2. Frequency Analysis

For this analysis, a 0.5% random sample of each file was used to keep rendering time manageable. The text was lowercased and stripped of numbers, punctuation, and URLs before tokenization.

Unigrams (Single Words)

The most frequent words are almost entirely function words, “the”, “to”, “and”, “a”, “of”. This is expected and consistent with Zipf’s Law: a small number of words account for a disproportionately large share of all word usage.

Bigrams (Word Pairs)

Two-word combinations like “of the”, “in the”, and “to the” dominate. These high-frequency pairs form the foundation of next-word predictions when a single preceding word is available.

Trigrams (Word Triplets)

Three-word sequences provide richer context. Phrases like “one of the”, “a lot of”, and “as well as” appear most often, these will be directly matched against the model’s trigram and quadgram lookup tables at prediction time.


3. Vocabulary & Coverage

The word frequency distribution is heavily skewed, a pattern known as Zipf’s Law. A small number of words account for the majority of all usage, while a long tail of rare words appears very infrequently.

This has a practical implication: n-grams that appear only once (“singletons”) can be safely removed without meaningful loss of predictive accuracy, while dramatically reducing model size. In our full 5% corpus build, pruning singletons reduced the model from approximately 70 MB to 15.7 MB, a 78% reduction.


4. Plan: Algorithm & Application

Prediction algorithm, Stupid Backoff (Brants et al., 2007)

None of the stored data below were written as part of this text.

==> config.mk <==
export PLATFORM = sky130hd
export DESIGN_NAME = polynomial_evaluator_core
export DESIGN_NICKNAME = d
export VERILOG_FILES = /design/src/design/polyeval_pkg.sv /design/src/design/polynomial_evaluator_core.sv /design/src/design/polyeval_coef_cell.sv /design/src/design/polyeval_mac.sv
export VERILOG_INCLUDE_DIRS = /design/src /design/src/design
export SDC_FILE = /design/constraint.sdc
export NUM_CORES = 2
export LEC_CHECK = 0
export BUFFER_PORTS_ARGS = -buffer_cell sky130_fd_sc_hd__buf_2
export CORE_AREA = 2 2 352 389
export CTS_CLUSTER_SIZE = 14
export DETAILED_ROUTE_END_ITERATION = 6
export DIE_AREA = 0 0 354 391
export PLACE_DENSITY_LB_ADDON = 0.3
export SYNTH_ARGS = -nofsm -noshare
export SYNTH_HDL_FRONTEND = slang
export SYNTH_SLANG_ARGS = --single-unit
==> constraint.sdc <==
create_clock -name clk_i -period 14.3 [get_ports clk_i]
set_clock_uncertainty 0.15 [all_clocks]
set_input_delay 0.715 -clock clk_i [delete_from_list [all_inputs] [get_ports clk_i]]
set_output_delay 0.715 -clock clk_i [all_outputs]
set_load 0.03 [all_outputs]
==> src/design/polynomial_evaluator_core_assert.svh <==
// ----------------------------------------------------------------------------
// polynomial evaluator assertion macros
// Shorthand for clocked implication checks, disabled while in reset.
// ----------------------------------------------------------------------------
`ifndef POLYNOMIAL_EVALUATOR_CORE_ASSERT_SVH
`define POLYNOMIAL_EVALUATOR_CORE_ASSERT_SVH

// same-cycle implication
`define PE_ASSERT_IMPL(lbl, ante, cons, msg) \
  lbl: assert property (@(posedge clk_i) disable iff (!rst_ni) (ante) |-> (cons)) \
    else $error(msg);

// next-cycle implication
`define PE_ASSERT_NEXT(lbl, ante, cons, msg) \
  lbl: assert property (@(posedge clk_i) disable iff (!rst_ni) (ante) |=> (cons)) \
    else $error(msg);

`endif

==> src/design/polyeval_pkg.sv <==
// ----------------------------------------------------------------------------
// polyeval_pkg
// Shared widths, register indexes, state and control types of the evaluator.
// ----------------------------------------------------------------------------
`default_nettype none

package polyeval_pkg;

  localparam int unsigned MAX_DEGREE_DEF = 6;
  localparam int unsigned FRAC_BITS_DEF  = 16;

  localparam int unsigned SAMPLE_W   = 32;
  localparam int unsigned COEF_W     = 32;
  localparam int unsigned ACC_W      = 48;
  localparam int unsigned DEGREE_W   = 3;
  localparam int unsigned CFG_DATA_W = 32;

  // register map
  localparam int unsigned CFG_DEGREE    = 0;
  localparam int unsigned CFG_COEF_BASE = 1;

  typedef enum logic [2:0] {
    ST_IDLE,
    ST_WALK,
    ST_MUL_LO,
    ST_MUL_HI,
    ST_ROUND,
    ST_ACC,
    ST_DONE
  } state_e;

  typedef struct packed {
    logic load;
    logic mul_lo;
    logic mul_hi;
    logic round;
    logic add;
  } mac_ctrl_t;

endpackage

`default_nettype wire

==> src/design/polynomial_evaluator_core.sv <==
// ----------------------------------------------------------------------------
// polynomial_evaluator_core
// Fixed-point calibration polynomial, Horner scheme over a coefficient ring.
// ----------------------------------------------------------------------------
// Pulse start with a Q16.16 sample while busy is low; the block evaluates
// coef_0 + coef_1*x + ... + coef_d*x^d, d being the degree register clamped to
// MAX_DEGREE, and shows the saturated Q32.16 value with its overflow flag on
// value_o/overflow_o for exactly one cycle under done_o. The receiver cannot
// hold the result off, so it must sample it in that cycle. busy stays high
// from the accepted sample through the done cycle; busy is low in the cycle
// after done, and the next sample is taken at the earliest at the edge that
// ends that idle cycle. Each Horner step uses the single 24 x 32 bit
// multiplier twice, followed by a rounding step and an add step; the
// coefficient ring turns once all the way round per sample and walks
// past unused high coefficients one per cycle. Registers: index 0 is the
// degree, index k+1 is coef_k; write them only while busy is low.
`default_nettype none
`include "polynomial_evaluator_core_assert.svh"

module polynomial_evaluator_core import polyeval_pkg::*; #(
  parameter  int unsigned MAX_DEGREE = MAX_DEGREE_DEF,
  parameter  int unsigned FRAC_BITS  = FRAC_BITS_DEF,
  localparam int unsigned CFG_IDX_W  = $clog2(MAX_DEGREE + 2)
) (
  input  logic                       clk_i,
  input  logic                       rst_ni,
  input  logic                       start,
  output logic                       busy,
  input  logic signed [SAMPLE_W-1:0] sample_i,
  output logic                       done_o,
  output logic signed [ACC_W-1:0]    value_o,
  output logic                       overflow_o,
  input  logic                       cfg_we_i,
  input  logic [CFG_IDX_W-1:0]       cfg_idx_i,
  input  logic [CFG_DATA_W-1:0]      cfg_data_i
);

  localparam int unsigned NUM_CELLS = MAX_DEGREE + 1;
  localparam int unsigned ROT_W     = $clog2(NUM_CELLS);

  state_e                     state_q, state_d;
  logic [ROT_W-1:0]           rot_q, rot_d;
  logic [DEGREE_W-1:0]        degree_q, degree_d;
  logic signed [SAMPLE_W-1:0] sample_q;

  logic [ROT_W-1:0]         deg_eff;
  logic [ROT_W-1:0]         cur_k;
  logic                     last;
  logic                     at_top;
  logic                     accept;
  logic                     shift;
  logic                     rot_inc;
  mac_ctrl_t                mac_ctrl;
  logic signed [ACC_W-1:0]  acc;
  logic                     ovf;

  logic signed [COEF_W-1:0] coef_row [NUM_CELLS];

  // coefficient ring: cell k takes from cell k-1, head is the last cell
  for (genvar k = 0; k < NUM_CELLS; k++) begin : g_cell
    logic signed [COEF_W-1:0] prev;
    logic                     wr_en;

    assign prev  = (k == 0) ? coef_row[NUM_CELLS-1] : coef_row[(k == 0) ? 0 : k-1];
    assign wr_en = cfg_we_i && (cfg_idx_i == CFG_IDX_W'(CFG_COEF_BASE + k));

    polyeval_coef_cell u_cell (
      .clk_i     (clk_i),
      .rst_ni    (rst_ni),
      .shift_i   (shift),
      .wr_en_i   (wr_en),
      .wr_data_i (cfg_data_i[COEF_W-1:0]),
      .prev_i    (prev),
      .coef_o    (coef_row[k])
    );
  end

  polyeval_mac #(
    .FRAC_BITS (FRAC_BITS)
  ) u_mac (
    .clk_i    (clk_i),
    .ctrl_i   (mac_ctrl),
    .sample_i (sample_q),
    .coef_i   (coef_row[NUM_CELLS-1]),
    .acc_o    (acc),
    .ovf_o    (ovf)
  );

  always_comb begin
    deg_eff = (32'(degree_q) > MAX_DEGREE) ? ROT_W'(MAX_DEGREE) : ROT_W'(degree_q);
    // coefficient index now at the head of the ring
    cur_k   = ROT_W'(MAX_DEGREE) - rot_q;
    last    = (rot_q == ROT_W'(MAX_DEGREE));
    at_top  = (cur_k == deg_eff);
    accept  = start && (state_q == ST_IDLE);
  end

  // next state
  always_comb begin
    state_d = state_q;
    case (state_q)
      ST_IDLE: begin
        if (start) state_d = ST_WALK;
      end
      ST_WALK: begin
        if (at_top) state_d = last ? ST_DONE : ST_MUL_LO;
      end
      ST_MUL_LO: state_d = ST_MUL_HI;
      ST_MUL_HI: state_d = ST_ROUND;
      ST_ROUND:  state_d = ST_ACC;
      ST_ACC:    state_d = last ? ST_DONE : ST_MUL_LO;
      ST_DONE:   state_d = ST_IDLE;
      default:   state_d = ST_IDLE;
    endcase
  end

  // outputs of the sequencer
  always_comb begin
    mac_ctrl = '0;
    shift    = 1'b0;
    case (state_q)
      ST_WALK: begin
        shift         = 1'b1;
        mac_ctrl.load = at_top;
      end
      ST_MUL_LO: mac_ctrl.mul_lo = 1'b1;
      ST_MUL_HI: mac_ctrl.mul_hi = 1'b1;
      ST_ROUND:  mac_ctrl.round  = 1'b1;
      ST_ACC: begin
        shift        = 1'b1;
        mac_ctrl.add = 1'b1;
      end
      default: begin
        shift    = 1'b0;
        mac_ctrl = '0;
      end
    endcase
    // the final turn brings the ring home without moving the counter
    rot_inc = shift && !last;
    busy    = (state_q != ST_IDLE);
    done_o  = (state_q == ST_DONE);
  end

  always_comb begin
    rot_d = rot_q;
    if (accept) begin
      rot_d = '0;
    end else if (rot_inc) begin
      rot_d = rot_q + 1'b1;
    end
    degree_d = degree_q;
    if (cfg_we_i && (cfg_idx_i == CFG_IDX_W'(CFG_DEGREE))) begin
      degree_d = cfg_data_i[DEGREE_W-1:0];
    end
  end

  always_ff @(posedge clk_i or negedge rst_ni) begin
    if (!rst_ni) begin
      state_q  <= ST_IDLE;
      rot_q    <= '0;
      degree_q <= '0;
    end else begin
      state_q  <= state_d;
      rot_q    <= rot_d;
      degree_q <= degree_d;
    end
  end

  // sample beat is held for the whole evaluation
  always_ff @(posedge clk_i) begin
    if (accept) begin
      sample_q <= sample_i;
    end
  end

  assign value_o    = acc;
  assign overflow_o = ovf;

  `PE_ASSERT_IMPL(a_done_busy, done_o, busy, "result strobe outside an evaluation")
  `PE_ASSERT_NEXT(a_accept_busy, start && !busy, busy, "accepted beat did not start work")
  `PE_ASSERT_NEXT(a_done_idle, done_o, !busy, "sequencer did not return to idle")
  `PE_ASSERT_IMPL(a_ring_home, done_o, rot_q == ROT_W'(MAX_DEGREE), "ring not back home")
  `PE_ASSERT_NEXT(a_sample_hold, busy, $stable(sample_q), "sample changed during work")

endmodule

`default_nettype wire

==> src/design/polyeval_coef_cell.sv <==
// ----------------------------------------------------------------------------
// polyeval_coef_cell
// One coefficient slot of the ring; writable in place, passes its value on.
// ----------------------------------------------------------------------------
`default_nettype none

module polyeval_coef_cell import polyeval_pkg::*; (
  input  logic                     clk_i,
  input  logic                     rst_ni,
  input  logic                     shift_i,
  input  logic                     wr_en_i,
  input  logic signed [COEF_W-1:0] wr_data_i,
  input  logic signed [COEF_W-1:0] prev_i,
  output logic signed [COEF_W-1:0] coef_o
);

  logic signed [COEF_W-1:0] coef_q, coef_d;

  always_comb begin
    coef_d = coef_q;
    if (shift_i) begin
      coef_d = prev_i;
    end else if (wr_en_i) begin
      coef_d = wr_data_i;
    end
  end

  always_ff @(posedge clk_i or negedge rst_ni) begin
    if (!rst_ni) begin
      coef_q <= '0;
    end else begin
      coef_q <= coef_d;
    end
  end

  assign coef_o = coef_q;

endmodule

`default_nettype wire

==> src/design/polyeval_mac.sv <==
// ----------------------------------------------------------------------------
// polyeval_mac
// Shared Horner step: acc * x rounded to nearest, then + coef, saturating.
// ----------------------------------------------------------------------------
`default_nettype none

module polyeval_mac import polyeval_pkg::*; #(
  parameter int unsigned FRAC_BITS = FRAC_BITS_DEF
) (
  input  logic                       clk_i,
  input  mac_ctrl_t                  ctrl_i,
  input  logic signed [SAMPLE_W-1:0] sample_i,
  input  logic signed [COEF_W-1:0]   coef_i,
  output logic signed [ACC_W-1:0]    acc_o,
  output logic                       ovf_o
);

  localparam int unsigned SPLIT_W   = ACC_W / 2;
  localparam int unsigned LO_PROD_W = SPLIT_W + SAMPLE_W;
  localparam int unsigned PROD_W    = ACC_W + SAMPLE_W;

  localparam logic [PROD_W-1:0] HALF =
    {{(PROD_W-1){1'b0}}, 1'b1} << (FRAC_BITS - 1);
  localparam logic [PROD_W-1:0] POS_LIM =
    {{(PROD_W-ACC_W+1){1'b0}}, {(ACC_W-1){1'b1}}};
  localparam logic [PROD_W-1:0] NEG_LIM =
    {{(PROD_W-ACC_W){1'b0}}, 1'b1, {(ACC_W-1){1'b0}}};
  localparam logic [ACC_W-1:0] ACC_MAX = {1'b0, {(ACC_W-1){1'b1}}};
  localparam logic [ACC_W-1:0] ACC_MIN = {1'b1, {(ACC_W-1){1'b0}}};

  logic signed [ACC_W-1:0] acc_q, acc_d;
  logic                    ovf_q, ovf_d;
  logic [LO_PROD_W-1:0]    plo_q, plo_d;
  logic [PROD_W-1:0]       prod_q, prod_d;
  logic signed [ACC_W-1:0] pr_q, pr_d;

  logic [ACC_W-1:0]     acc_mag;
  logic [SAMPLE_W-1:0]  smp_mag;
  logic                 neg;
  logic [SPLIT_W-1:0]   mul_a;
  logic [LO_PROD_W-1:0] mul_p;
  logic [PROD_W-1:0]    rnd;
  logic [PROD_W-1:0]    mag;
  logic                 rnd_ovf;
  logic [ACC_W:0]       sum;
  logic                 sum_ovf;

  always_comb begin
    acc_mag = acc_q[ACC_W-1] ? (~acc_q + 1'b1) : acc_q;
    smp_mag = sample_i[SAMPLE_W-1] ? (~sample_i + 1'b1) : sample_i;
    neg     = acc_q[ACC_W-1] ^ sample_i[SAMPLE_W-1];
    // one 24 x 32 multiplier, low half of the magnitude first
    mul_a   = ctrl_i.mul_hi ? acc_mag[ACC_W-1:SPLIT_W] : acc_mag[SPLIT_W-1:0];
    mul_p   = {{SAMPLE_W{1'b0}}, mul_a} * {{SPLIT_W{1'b0}}, smp_mag};
    // rounding on the magnitude gives ties away from zero
    rnd     = prod_q + HALF;
    mag     = rnd >> FRAC_BITS;
    rnd_ovf = neg ? (mag > NEG_LIM) : (mag > POS_LIM);
    sum     = {pr_q[ACC_W-1], pr_q}
            + {{(ACC_W+1-COEF_W){coef_i[COEF_W-1]}}, coef_i};
    sum_ovf = sum[ACC_W] ^ sum[ACC_W-1];
  end

  always_comb begin
    acc_d  = acc_q;
    ovf_d  = ovf_q;
    plo_d  = plo_q;
    prod_d = prod_q;
    pr_d   = pr_q;
    if (ctrl_i.load) begin
      acc_d = {{(ACC_W-COEF_W){coef_i[COEF_W-1]}}, coef_i};
      ovf_d = 1'b0;
    end
    if (ctrl_i.mul_lo) begin
      plo_d = mul_p;
    end
    if (ctrl_i.mul_hi) begin
      prod_d = ({{(PROD_W-LO_PROD_W){1'b0}}, mul_p} << SPLIT_W)
             + {{(PROD_W-LO_PROD_W){1'b0}}, plo_q};
    end
    if (ctrl_i.round) begin
      if (rnd_ovf) begin
        pr_d  = neg ? ACC_MIN : ACC_MAX;
        ovf_d = 1'b1;
      end else if (neg) begin
        pr_d = ~mag[ACC_W-1:0] + 1'b1;
      end else begin
        pr_d = mag[ACC_W-1:0];
      end
    end
    if (ctrl_i.add) begin
      if (sum_ovf) begin
        acc_d = sum[ACC_W] ? ACC_MIN : ACC_MAX;
        ovf_d = 1'b1;
      end else begin
        acc_d = sum[ACC_W-1:0];
      end
    end
  end

  always_ff @(posedge clk_i) begin
    acc_q  <= acc_d;
    ovf_q  <= ovf_d;
    plo_q  <= plo_d;
    prod_q <= prod_d;
    pr_q   <= pr_d;
  end

  assign acc_o = acc_q;
  assign ovf_o = ovf_q;

endmodule

`default_nettype wire
### config.mk
export PLATFORM = sky130hd
export DESIGN_NAME = sapl_search
export DESIGN_NICKNAME = d
export VERILOG_FILES = /design/src/design/sapl_pkg.sv /design/src/design/sapl_search.sv
export SDC_FILE = /design/constraint.sdc
export NUM_CORES = 1
export LEC_CHECK = 0
export ABC_AREA = 1
export BUFFER_PORTS_ARGS = -buffer_cell sky130_fd_sc_hd__buf_2
export CAP_MARGIN = 20
export CORE_ASPECT_RATIO = 0.6
export CORE_MARGIN = 2
export CORE_UTILIZATION = 40
export DETAILED_ROUTE_END_ITERATION = 8
export PLACE_DENSITY = 0.63
export SYNTH_ARGS = -nofsm -noshare
export SYNTH_HDL_FRONTEND = slang
export SYNTH_SLANG_ARGS = --single-unit
### constraint.sdc
create_clock -name clk -period 4.5 [get_ports clk]
set_input_delay 0.45 -clock clk [delete_from_list [all_inputs] [get_ports clk]]
set_output_delay 0.45 -clock clk [all_outputs]
set_load 0.1 [all_outputs]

The model will use pre-built frequency tables for 1-grams through 4-grams. At query time, given the user’s input phrase:

  1. Extract the last 3 words and look up matching 4-grams
  2. If no match, back off to the last 2 words (3-gram table), penalising the score by λ = 0.4
  3. If still no match, back off to the last word (2-gram table)
  4. Final fallback: return the most frequent unigrams

This guarantees a prediction is always returned, with sub-millisecond lookup time thanks to O(1) dictionary lookups.

Application

The prediction engine will be deployed as a Shiny web application with live typing suggestions (no submit button), top-3 predictions ranked by confidence score, and keyboard shortcuts (1/2/3) to append words, designed to feel like a real mobile keyboard autocomplete bar.